Optimizing the Recovery of Fisher Information in the Dark Matter Power Spectrum

TL;DR

This paper demonstrates that combining wavelet filtering and density reconstruction techniques significantly enhances the recovery of Fisher information in dark matter density fields, especially at small scales, with implications for cosmological parameter estimation.

Contribution

The study introduces a combined approach using Wavelet Non-Linear Wiener Filter and density reconstruction to improve Fisher information recovery in dark matter simulations, showing synergistic effects.

Findings

Fisher information plateau increases by over an order of magnitude at k > 1.0h/Mpc for particles.

Combined techniques outperform individual methods, with a recovery boost of 3-5 times.

Reconstruction has limited effect on halo catalogues, but wavelet filtering significantly boosts information.

Abstract

We combine two Gaussianization techniques - Wavelet Non-Linear Wiener Filter (WNLWF) and density reconstruction - to quantify the recovery of Fisher information that is lost in the gravitational collapse.
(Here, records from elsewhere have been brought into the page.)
==> src/rtl/register_writeback.sv <==
// register_writeback
//   Writeback end of the register-file interface. Owns the architectural
//   register file read by the operand-read stage, commits execute/memory
//   results (including a second destination such as RDX for IMUL as an
//   extra write cycle) and keeps a pending-write scoreboard so the read
//   stage stalls on RAW/WAW hazards.
//
// Ports
//   clk, reset_n            clock (rising edge), asynchronous active-low reset
//   issue*In                instruction issued by the read stage; sets pending bits
//   srcReg1/2*In            read-stage source operands checked for RAW hazards
//   hazardStallOut          combinational stall request to the read stage
//   wbValidIn/wbReadyOut    writeback handshake
//   wbDest*/wbResultIn      primary destination and result
//   wbSpecial*In            secondary destination and result
//   registerFileOut         current architectural register contents
//   wbDoneOut               one-cycle pulse per retired instruction
//   retireCountOut          retired-instruction counter (wraps)
module register_writeback #(
  parameter int                    NUM_REGS   = 16,
  parameter int                    DATA_WIDTH = 64,
  parameter logic [DATA_WIDTH-1:0] RSP_INIT   = '0
) (
  input  logic                                 clk,
  input  logic                                 reset_n,
  input  logic                                 issueValidIn,
  input  logic [$clog2(NUM_REGS)-1:0]          issueDestRegIn,
  input  logic                                 issueDestValidIn,
  input  logic [$clog2(NUM_REGS)-1:0]          issueSpecialRegIn,
  input  logic                                 issueSpecialValidIn,
  input  logic [$clog2(NUM_REGS)-1:0]          srcReg1In,
  input  logic                                 srcReg1ValidIn,
  input  logic [$clog2(NUM_REGS)-1:0]          srcReg2In,
  input  logic                                 srcReg2ValidIn,
  output logic                                 hazardStallOut,
  input  logic                                 wbValidIn,
  output logic                                 wbReadyOut,
  input  logic [$clog2(NUM_REGS)-1:0]          wbDestRegIn,
  input  logic                                 wbDestValidIn,
  input  logic [DATA_WIDTH-1:0]                wbResultIn,
  input  logic [$clog2(NUM_REGS)-1:0]          wbSpecialRegIn,
  input  logic                                 wbSpecialValidIn,
  input  logic [DATA_WIDTH-1:0]                wbSpecialResultIn,
  output logic [NUM_REGS-1:0][DATA_WIDTH-1:0]  registerFileOut,
  output logic                                 wbDoneOut,
  output logic [31:0]                          retireCountOut
);

  localparam int IDX_W   = $clog2(NUM_REGS);
  localparam int RSP_IDX = 4;

  typedef enum logic {IDLE, SPECIAL} state_t;

  state_t                              state_q, state_d;
  logic [NUM_REGS-1:0][DATA_WIDTH-1:0] regs_q, regs_d;
  logic [NUM_REGS-1:0]                 pending_q, pending_d;
  logic [IDX_W-1:0]                    spec_reg_q, spec_reg_d;
  logic [DATA_WIDTH-1:0]               spec_res_q, spec_res_d;
  logic [31:0]                         retire_cnt_q, retire_cnt_d;
  logic                                done_q;

  logic                                wr_en;
  logic [IDX_W-1:0]                    wr_idx;
  logic [DATA_WIDTH-1:0]               wr_data;
  logic                                retire;
  logic [NUM_REGS-1:0]                 clr_mask;
  logic [NUM_REGS-1:0]                 set_mask;

  // A register being written this cycle still reads as pending: the stall
  // is taken from the registered scoreboard only, with no bypass.
  always_comb begin
    hazardStallOut = (srcReg1ValidIn      & pending_q[srcReg1In])      |
                     (srcReg2ValidIn      & pending_q[srcReg2In])      |
                     (issueDestValidIn    & pending_q[issueDestRegIn]) |
                     (issueSpecialValidIn & pending_q[issueSpecialRegIn]);
  end

  // Writeback FSM: IDLE accepts requests, SPECIAL spends one cycle on the
  // latched second destination before the instruction retires.
  always_comb begin
    state_d    = state_q;
    wbReadyOut = (state_q == IDLE);
    wr_en      = 1'b0;
    wr_idx     = '0;
    wr_data    = '0;
    spec_reg_d = spec_reg_q;
    spec_res_d = spec_res_q;
    retire     = 1'b0;
    clr_mask   = '0;
    case (state_q)
      IDLE: begin
        if (wbValidIn) begin
          if (wbDestValidIn) begin
            wr_en              = 1'b1;
            wr_idx             = wbDestRegIn;
            wr_data            = wbResultIn;
            clr_mask[wbDestRegIn] = 1'b1;
          end
          if (wbSpecialValidIn) begin
            spec_reg_d = wbSpecialRegIn;
            spec_res_d = wbSpecialResultIn;
            state_d    = SPECIAL;
          end else begin
            retire = 1'b1;
          end
        end
      end
      SPECIAL: begin
        // Written one cycle after the primary, so it wins when both
        // destinations name the same register.
        wr_en                = 1'b1;
        wr_idx               = spec_reg_q;
        wr_data              = spec_res_q;
        clr_mask[spec_reg_q] = 1'b1;
        retire               = 1'b1;
        state_d              = IDLE;
      end
      default: state_d = IDLE;
    endcase
  end

  // Scoreboard next state. An issue that arrives while stalled is a protocol
  // violation and is dropped; a same-cycle set and clear leaves the bit set.
  always_comb begin
    set_mask = '0;
    if (issueValidIn && !hazardStallOut) begin
      if (issueDestValidIn)    set_mask[issueDestRegIn]    = 1'b1;
      if (issueSpecialValidIn) set_mask[issueSpecialRegIn] = 1'b1;
    end
    pending_d = (pending_q & ~clr_mask) | set_mask;
  end

  always_comb begin
    regs_d = regs_q;
    if (wr_en) regs_d[wr_idx] = wr_data;
    retire_cnt_d = retire_cnt_q + {31'd0, retire};
  end

  always_ff @(posedge clk or negedge reset_n) begin
    if (!reset_n) begin
      state_q      <= IDLE;
      pending_q    <= '0;
      spec_reg_q   <= '0;
      spec_res_q   <= '0;
      retire_cnt_q <= '0;
      done_q       <= 1'b0;
      for (int i = 0; i < NUM_REGS; i++) begin
        regs_q[i] <= (i == RSP_IDX) ? RSP_INIT : '0;
      end
    end else begin
      state_q      <= state_d;
      pending_q    <= pending_d;
      spec_reg_q   <= spec_reg_d;
      spec_res_q   <= spec_res_d;
      retire_cnt_q <= retire_cnt_d;
      done_q       <= retire;
      regs_q       <= regs_d;
    end
  end

  assign registerFileOut = regs_q;
  assign wbDoneOut       = done_q;
  assign retireCountOut  = retire_cnt_q;

endmodule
We compute a displacement fields, in analogy with the Zel'dovich approximation, and apply a Wavelet Non-Linear Wiener Filter that decomposes the reconstructed density fields into a Gaussian and a non-Gaussian component. From a series of 200 realizations of N-body simulations, we compute the recovery performance for density fields obtained with both dark matter particles and haloes. We find that the height of the Fisher information trans-linear plateau is increased by more than an order of magnitude at k > 1.0h/Mpc for particles, whereas either technique alone offers an individual recovery boost of only a factor of three to five. We conclude that these two techniques work in a symbiosis, as their combined performance is stronger than the sum of their individual contribution. When applied to the halo catalogues, we find that the reconstruction has only a weak effect on the recovery of Fisher Information, while the non-linear wavelet filter boosts the information by about a factor offive. We also observe that non-Gaussian Poisson noise saturates the Fisher information, and that shot noise subtracted measurements exhibit a milder information recovery.